### Problem description:
Look through the data below and show every line that includes "stage".

***** Material shown

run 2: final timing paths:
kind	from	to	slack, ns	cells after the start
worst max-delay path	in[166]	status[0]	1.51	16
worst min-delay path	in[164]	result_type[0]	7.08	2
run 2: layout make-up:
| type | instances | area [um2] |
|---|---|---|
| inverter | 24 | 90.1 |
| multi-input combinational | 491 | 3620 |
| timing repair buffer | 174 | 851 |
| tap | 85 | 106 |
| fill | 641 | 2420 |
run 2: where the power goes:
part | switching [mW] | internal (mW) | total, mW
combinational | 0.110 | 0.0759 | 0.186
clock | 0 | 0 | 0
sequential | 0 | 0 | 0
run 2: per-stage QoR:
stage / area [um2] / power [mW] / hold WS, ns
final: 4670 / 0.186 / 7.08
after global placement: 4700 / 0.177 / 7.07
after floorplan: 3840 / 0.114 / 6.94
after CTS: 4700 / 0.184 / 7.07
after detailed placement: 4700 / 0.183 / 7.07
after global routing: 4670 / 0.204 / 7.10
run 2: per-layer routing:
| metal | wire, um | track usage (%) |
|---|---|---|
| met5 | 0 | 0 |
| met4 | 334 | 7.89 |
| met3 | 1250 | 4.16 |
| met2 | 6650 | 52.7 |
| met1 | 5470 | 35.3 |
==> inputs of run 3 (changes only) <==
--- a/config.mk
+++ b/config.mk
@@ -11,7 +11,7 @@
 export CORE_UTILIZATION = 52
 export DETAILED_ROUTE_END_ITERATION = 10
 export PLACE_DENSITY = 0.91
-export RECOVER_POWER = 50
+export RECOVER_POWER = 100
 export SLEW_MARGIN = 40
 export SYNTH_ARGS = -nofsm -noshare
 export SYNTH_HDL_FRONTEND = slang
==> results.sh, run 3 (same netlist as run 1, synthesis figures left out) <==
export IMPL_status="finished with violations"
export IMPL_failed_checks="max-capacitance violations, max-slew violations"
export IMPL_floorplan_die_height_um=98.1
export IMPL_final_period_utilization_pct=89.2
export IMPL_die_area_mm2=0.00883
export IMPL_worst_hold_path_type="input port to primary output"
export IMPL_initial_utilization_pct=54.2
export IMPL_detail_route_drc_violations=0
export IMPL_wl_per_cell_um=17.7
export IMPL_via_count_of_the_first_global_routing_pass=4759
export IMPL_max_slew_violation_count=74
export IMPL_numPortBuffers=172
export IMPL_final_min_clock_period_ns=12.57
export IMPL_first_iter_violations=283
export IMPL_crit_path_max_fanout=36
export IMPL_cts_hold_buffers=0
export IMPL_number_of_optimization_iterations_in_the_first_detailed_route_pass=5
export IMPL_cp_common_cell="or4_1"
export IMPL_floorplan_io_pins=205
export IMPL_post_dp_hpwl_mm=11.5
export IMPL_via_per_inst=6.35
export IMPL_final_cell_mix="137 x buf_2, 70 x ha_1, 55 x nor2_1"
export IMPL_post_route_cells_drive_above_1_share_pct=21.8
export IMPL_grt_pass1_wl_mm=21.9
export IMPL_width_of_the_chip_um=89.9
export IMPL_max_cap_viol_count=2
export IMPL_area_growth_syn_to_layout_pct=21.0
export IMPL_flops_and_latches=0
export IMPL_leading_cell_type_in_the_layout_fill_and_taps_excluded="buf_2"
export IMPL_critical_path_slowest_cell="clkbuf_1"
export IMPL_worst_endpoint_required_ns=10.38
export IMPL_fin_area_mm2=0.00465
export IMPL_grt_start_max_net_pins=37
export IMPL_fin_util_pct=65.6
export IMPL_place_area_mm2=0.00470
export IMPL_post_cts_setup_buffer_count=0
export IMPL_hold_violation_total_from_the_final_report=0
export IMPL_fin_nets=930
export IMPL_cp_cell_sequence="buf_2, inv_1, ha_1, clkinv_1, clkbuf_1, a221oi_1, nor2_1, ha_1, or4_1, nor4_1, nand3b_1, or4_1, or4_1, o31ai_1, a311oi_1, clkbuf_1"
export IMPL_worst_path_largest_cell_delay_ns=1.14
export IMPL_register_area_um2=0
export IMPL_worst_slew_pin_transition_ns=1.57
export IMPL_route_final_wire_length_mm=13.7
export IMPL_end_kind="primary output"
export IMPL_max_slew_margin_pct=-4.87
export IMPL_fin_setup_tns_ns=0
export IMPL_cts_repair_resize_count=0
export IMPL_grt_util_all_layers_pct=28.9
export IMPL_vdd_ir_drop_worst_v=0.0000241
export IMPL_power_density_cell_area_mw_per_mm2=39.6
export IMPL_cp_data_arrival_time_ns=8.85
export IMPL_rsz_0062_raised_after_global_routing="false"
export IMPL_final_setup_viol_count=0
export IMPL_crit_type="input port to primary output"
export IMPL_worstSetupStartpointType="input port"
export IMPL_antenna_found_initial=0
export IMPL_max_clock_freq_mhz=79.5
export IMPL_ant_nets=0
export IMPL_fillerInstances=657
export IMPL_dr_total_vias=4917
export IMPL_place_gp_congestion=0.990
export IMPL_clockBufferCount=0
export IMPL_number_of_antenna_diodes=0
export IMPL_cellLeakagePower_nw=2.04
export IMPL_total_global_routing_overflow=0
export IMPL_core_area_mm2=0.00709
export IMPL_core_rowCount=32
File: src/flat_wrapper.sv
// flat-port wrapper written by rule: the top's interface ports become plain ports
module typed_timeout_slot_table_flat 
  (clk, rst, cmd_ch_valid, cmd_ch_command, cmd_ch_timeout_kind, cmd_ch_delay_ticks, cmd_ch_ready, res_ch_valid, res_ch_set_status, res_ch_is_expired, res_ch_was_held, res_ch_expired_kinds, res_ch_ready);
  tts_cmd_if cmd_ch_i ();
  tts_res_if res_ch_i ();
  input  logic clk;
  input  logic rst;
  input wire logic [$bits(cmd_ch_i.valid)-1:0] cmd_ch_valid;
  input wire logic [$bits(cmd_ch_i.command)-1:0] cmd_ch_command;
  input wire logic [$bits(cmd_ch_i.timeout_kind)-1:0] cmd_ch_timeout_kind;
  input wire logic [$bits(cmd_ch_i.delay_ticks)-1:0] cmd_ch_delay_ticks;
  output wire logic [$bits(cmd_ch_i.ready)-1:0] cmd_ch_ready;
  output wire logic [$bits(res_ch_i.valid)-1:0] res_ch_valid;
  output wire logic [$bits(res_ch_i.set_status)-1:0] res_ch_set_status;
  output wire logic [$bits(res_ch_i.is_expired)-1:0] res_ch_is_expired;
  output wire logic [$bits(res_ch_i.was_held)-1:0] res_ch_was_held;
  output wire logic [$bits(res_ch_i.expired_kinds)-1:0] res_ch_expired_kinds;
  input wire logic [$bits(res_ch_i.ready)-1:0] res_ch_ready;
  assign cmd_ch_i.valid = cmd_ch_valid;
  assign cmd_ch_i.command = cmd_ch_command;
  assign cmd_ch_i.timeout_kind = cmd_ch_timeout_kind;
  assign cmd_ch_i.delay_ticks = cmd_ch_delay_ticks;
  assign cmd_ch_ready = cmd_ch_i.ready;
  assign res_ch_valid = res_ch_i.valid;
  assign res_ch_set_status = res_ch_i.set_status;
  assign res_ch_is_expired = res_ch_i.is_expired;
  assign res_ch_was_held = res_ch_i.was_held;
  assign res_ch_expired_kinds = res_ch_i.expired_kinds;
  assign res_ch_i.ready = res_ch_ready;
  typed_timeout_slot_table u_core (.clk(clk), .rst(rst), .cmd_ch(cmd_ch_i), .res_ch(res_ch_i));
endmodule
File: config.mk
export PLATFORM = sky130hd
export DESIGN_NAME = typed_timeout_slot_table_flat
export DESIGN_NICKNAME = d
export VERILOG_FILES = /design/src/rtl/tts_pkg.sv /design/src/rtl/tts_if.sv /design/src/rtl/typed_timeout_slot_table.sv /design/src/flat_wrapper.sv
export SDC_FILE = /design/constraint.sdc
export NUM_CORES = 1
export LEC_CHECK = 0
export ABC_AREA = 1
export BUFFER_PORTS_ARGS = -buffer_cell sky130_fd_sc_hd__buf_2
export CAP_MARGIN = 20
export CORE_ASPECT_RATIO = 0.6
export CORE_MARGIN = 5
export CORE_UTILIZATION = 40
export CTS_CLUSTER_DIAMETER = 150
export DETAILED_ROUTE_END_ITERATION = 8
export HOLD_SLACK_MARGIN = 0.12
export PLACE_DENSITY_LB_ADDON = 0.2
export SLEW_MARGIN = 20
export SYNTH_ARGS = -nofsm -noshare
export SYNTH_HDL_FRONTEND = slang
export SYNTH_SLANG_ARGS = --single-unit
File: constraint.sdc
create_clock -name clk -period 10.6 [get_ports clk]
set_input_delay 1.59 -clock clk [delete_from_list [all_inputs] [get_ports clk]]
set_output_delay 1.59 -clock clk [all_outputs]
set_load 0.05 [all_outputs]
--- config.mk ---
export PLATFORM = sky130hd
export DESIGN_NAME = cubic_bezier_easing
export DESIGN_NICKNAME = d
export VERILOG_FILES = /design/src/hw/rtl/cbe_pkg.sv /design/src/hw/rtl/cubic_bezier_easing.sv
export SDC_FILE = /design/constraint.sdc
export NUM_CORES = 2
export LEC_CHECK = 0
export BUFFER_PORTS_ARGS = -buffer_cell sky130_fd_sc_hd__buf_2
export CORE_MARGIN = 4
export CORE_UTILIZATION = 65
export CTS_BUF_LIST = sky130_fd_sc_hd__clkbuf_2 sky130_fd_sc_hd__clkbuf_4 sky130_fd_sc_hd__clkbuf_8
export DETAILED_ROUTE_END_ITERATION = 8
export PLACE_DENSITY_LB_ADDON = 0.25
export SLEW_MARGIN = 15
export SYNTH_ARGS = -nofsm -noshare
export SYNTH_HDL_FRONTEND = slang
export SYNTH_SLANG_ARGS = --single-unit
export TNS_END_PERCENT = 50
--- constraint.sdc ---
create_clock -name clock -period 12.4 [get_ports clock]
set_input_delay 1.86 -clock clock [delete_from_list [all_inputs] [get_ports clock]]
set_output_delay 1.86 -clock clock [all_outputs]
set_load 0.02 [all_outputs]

**********
***** Material shown

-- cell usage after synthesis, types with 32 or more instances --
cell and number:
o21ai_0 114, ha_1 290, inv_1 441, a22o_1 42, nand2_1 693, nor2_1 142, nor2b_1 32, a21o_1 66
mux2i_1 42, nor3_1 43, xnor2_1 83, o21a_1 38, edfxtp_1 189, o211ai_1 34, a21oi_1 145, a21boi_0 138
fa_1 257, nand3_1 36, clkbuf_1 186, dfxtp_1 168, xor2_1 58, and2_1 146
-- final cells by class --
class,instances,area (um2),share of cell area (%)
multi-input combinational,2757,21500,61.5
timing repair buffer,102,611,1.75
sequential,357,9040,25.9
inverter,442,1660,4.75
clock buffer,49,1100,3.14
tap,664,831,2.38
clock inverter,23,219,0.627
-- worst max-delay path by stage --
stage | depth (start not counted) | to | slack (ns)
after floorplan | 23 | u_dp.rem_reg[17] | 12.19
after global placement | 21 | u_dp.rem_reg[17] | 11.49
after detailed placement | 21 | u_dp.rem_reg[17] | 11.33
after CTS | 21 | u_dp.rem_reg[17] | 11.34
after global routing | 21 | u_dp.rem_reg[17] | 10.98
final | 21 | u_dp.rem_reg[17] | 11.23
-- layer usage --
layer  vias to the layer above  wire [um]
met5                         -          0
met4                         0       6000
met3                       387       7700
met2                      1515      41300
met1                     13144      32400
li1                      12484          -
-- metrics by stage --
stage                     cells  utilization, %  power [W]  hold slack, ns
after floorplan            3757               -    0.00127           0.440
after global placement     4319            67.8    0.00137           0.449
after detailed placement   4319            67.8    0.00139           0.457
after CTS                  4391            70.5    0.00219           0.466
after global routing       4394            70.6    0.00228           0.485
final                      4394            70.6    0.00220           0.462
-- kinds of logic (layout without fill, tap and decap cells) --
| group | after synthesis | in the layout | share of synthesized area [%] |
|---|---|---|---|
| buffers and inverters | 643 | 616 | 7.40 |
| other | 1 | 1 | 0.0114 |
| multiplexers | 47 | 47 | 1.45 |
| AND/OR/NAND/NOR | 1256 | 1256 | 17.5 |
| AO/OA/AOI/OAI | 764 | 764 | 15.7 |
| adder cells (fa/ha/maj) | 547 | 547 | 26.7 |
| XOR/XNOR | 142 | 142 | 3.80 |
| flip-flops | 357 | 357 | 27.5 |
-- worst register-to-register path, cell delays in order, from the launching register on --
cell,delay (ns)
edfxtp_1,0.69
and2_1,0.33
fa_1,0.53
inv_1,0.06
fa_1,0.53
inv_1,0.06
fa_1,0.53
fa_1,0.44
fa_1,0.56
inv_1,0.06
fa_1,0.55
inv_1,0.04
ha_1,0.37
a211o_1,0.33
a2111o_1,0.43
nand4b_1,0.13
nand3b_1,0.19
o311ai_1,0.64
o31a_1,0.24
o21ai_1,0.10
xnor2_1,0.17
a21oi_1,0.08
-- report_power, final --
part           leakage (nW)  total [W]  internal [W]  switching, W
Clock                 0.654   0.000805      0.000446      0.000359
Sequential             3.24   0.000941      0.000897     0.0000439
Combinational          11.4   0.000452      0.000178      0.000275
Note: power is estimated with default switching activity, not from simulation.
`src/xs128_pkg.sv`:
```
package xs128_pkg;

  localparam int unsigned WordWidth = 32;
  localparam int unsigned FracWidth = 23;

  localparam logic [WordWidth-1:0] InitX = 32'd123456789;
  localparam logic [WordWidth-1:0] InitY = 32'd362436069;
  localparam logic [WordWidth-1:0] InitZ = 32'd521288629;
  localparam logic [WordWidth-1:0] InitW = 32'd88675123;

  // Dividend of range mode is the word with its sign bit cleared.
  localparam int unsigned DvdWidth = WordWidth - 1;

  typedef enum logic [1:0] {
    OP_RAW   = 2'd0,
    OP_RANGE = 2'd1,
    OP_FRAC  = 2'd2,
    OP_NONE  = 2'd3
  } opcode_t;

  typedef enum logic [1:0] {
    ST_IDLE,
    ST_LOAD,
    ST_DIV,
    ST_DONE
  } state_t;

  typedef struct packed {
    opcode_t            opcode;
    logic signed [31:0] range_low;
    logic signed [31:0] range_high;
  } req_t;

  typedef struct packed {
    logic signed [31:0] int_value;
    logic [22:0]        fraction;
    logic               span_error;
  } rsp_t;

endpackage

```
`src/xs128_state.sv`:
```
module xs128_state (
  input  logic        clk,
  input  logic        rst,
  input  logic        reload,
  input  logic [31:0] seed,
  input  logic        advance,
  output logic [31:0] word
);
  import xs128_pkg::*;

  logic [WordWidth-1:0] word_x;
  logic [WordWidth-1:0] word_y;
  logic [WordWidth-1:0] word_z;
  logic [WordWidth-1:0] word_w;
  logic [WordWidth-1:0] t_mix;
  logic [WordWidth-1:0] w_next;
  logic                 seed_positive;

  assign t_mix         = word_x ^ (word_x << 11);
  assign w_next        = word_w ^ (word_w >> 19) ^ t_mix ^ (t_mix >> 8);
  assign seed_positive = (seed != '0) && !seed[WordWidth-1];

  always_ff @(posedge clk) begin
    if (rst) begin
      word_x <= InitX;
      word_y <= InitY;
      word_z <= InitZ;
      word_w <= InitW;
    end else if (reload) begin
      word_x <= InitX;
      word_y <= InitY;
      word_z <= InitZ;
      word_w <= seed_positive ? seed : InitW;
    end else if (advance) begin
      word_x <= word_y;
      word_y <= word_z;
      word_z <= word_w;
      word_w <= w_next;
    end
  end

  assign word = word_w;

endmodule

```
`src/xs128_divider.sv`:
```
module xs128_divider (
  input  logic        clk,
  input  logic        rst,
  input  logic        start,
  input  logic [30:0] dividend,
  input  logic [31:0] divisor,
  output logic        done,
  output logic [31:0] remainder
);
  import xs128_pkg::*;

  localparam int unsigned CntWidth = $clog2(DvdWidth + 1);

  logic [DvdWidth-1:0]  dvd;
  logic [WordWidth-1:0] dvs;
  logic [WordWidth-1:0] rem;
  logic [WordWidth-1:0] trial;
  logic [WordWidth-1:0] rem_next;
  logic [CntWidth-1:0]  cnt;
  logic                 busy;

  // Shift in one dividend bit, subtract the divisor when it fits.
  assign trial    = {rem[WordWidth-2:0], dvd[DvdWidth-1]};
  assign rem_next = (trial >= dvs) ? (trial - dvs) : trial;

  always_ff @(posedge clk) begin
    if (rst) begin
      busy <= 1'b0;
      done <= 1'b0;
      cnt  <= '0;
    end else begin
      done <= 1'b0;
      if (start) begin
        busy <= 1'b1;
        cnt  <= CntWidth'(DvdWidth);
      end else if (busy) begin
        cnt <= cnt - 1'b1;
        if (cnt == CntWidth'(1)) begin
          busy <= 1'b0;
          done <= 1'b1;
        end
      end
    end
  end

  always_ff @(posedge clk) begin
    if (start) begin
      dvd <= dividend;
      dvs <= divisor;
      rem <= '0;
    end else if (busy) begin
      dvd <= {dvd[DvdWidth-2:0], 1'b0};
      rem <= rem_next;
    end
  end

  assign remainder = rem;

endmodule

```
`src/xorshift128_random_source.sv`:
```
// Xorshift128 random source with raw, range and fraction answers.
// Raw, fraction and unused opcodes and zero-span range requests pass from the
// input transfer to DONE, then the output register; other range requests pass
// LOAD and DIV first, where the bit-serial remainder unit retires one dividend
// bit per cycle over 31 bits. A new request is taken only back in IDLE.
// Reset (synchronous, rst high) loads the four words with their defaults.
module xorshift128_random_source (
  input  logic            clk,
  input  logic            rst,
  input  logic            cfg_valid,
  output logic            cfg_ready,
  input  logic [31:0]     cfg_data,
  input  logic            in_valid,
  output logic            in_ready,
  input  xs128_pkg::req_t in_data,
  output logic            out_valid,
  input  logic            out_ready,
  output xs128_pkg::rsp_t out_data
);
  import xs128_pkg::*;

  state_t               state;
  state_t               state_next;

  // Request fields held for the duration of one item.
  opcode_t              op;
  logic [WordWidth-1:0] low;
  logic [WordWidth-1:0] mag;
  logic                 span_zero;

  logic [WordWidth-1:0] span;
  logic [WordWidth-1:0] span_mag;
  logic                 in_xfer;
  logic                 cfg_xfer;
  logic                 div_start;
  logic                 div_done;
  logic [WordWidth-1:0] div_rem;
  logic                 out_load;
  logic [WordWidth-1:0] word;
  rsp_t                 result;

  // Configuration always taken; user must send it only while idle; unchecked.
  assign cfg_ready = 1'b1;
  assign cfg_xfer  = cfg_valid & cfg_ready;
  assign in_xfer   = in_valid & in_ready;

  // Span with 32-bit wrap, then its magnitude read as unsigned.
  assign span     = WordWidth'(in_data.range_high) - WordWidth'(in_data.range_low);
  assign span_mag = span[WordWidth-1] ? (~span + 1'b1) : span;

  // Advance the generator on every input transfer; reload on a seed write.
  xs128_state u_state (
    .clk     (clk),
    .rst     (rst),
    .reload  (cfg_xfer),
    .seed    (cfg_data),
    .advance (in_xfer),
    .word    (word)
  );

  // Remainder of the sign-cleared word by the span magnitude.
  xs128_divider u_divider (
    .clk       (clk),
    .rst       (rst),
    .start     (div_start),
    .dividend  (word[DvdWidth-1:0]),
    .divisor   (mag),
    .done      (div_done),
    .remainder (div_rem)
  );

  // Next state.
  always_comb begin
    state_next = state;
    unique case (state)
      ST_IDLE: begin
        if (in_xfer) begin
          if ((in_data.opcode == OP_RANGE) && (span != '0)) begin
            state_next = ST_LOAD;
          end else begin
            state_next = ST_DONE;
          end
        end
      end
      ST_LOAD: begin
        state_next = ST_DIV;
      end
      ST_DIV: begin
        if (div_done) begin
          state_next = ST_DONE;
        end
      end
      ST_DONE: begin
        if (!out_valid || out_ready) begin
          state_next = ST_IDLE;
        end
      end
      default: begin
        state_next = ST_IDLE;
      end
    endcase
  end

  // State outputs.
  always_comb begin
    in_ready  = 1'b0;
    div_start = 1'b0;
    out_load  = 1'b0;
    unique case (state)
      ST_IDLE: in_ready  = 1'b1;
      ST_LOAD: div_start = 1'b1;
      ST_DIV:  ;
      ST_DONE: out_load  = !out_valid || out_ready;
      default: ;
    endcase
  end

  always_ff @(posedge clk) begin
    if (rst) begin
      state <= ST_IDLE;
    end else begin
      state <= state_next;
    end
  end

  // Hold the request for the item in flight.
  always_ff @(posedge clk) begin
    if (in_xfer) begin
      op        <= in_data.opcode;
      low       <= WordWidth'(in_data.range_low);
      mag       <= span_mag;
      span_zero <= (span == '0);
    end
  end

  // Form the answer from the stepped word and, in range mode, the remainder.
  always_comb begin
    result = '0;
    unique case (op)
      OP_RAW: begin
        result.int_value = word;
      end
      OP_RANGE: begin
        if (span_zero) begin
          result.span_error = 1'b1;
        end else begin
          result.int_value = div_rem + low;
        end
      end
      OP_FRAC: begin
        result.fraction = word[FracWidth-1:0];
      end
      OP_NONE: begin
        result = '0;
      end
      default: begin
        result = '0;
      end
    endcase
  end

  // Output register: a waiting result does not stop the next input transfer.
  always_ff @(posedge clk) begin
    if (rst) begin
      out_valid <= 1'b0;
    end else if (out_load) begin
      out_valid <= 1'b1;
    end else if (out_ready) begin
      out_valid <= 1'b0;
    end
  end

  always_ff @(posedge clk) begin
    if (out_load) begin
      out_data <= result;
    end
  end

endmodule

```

**********

### Answer below:
run 2: per-stage QoR:
stage / area [um2] / power [mW] / hold WS, ns
-- worst max-delay path by stage --
stage | depth (start not counted) | to | slack (ns)
-- metrics by stage --
stage                     cells  utilization, %  power [W]  hold slack, ns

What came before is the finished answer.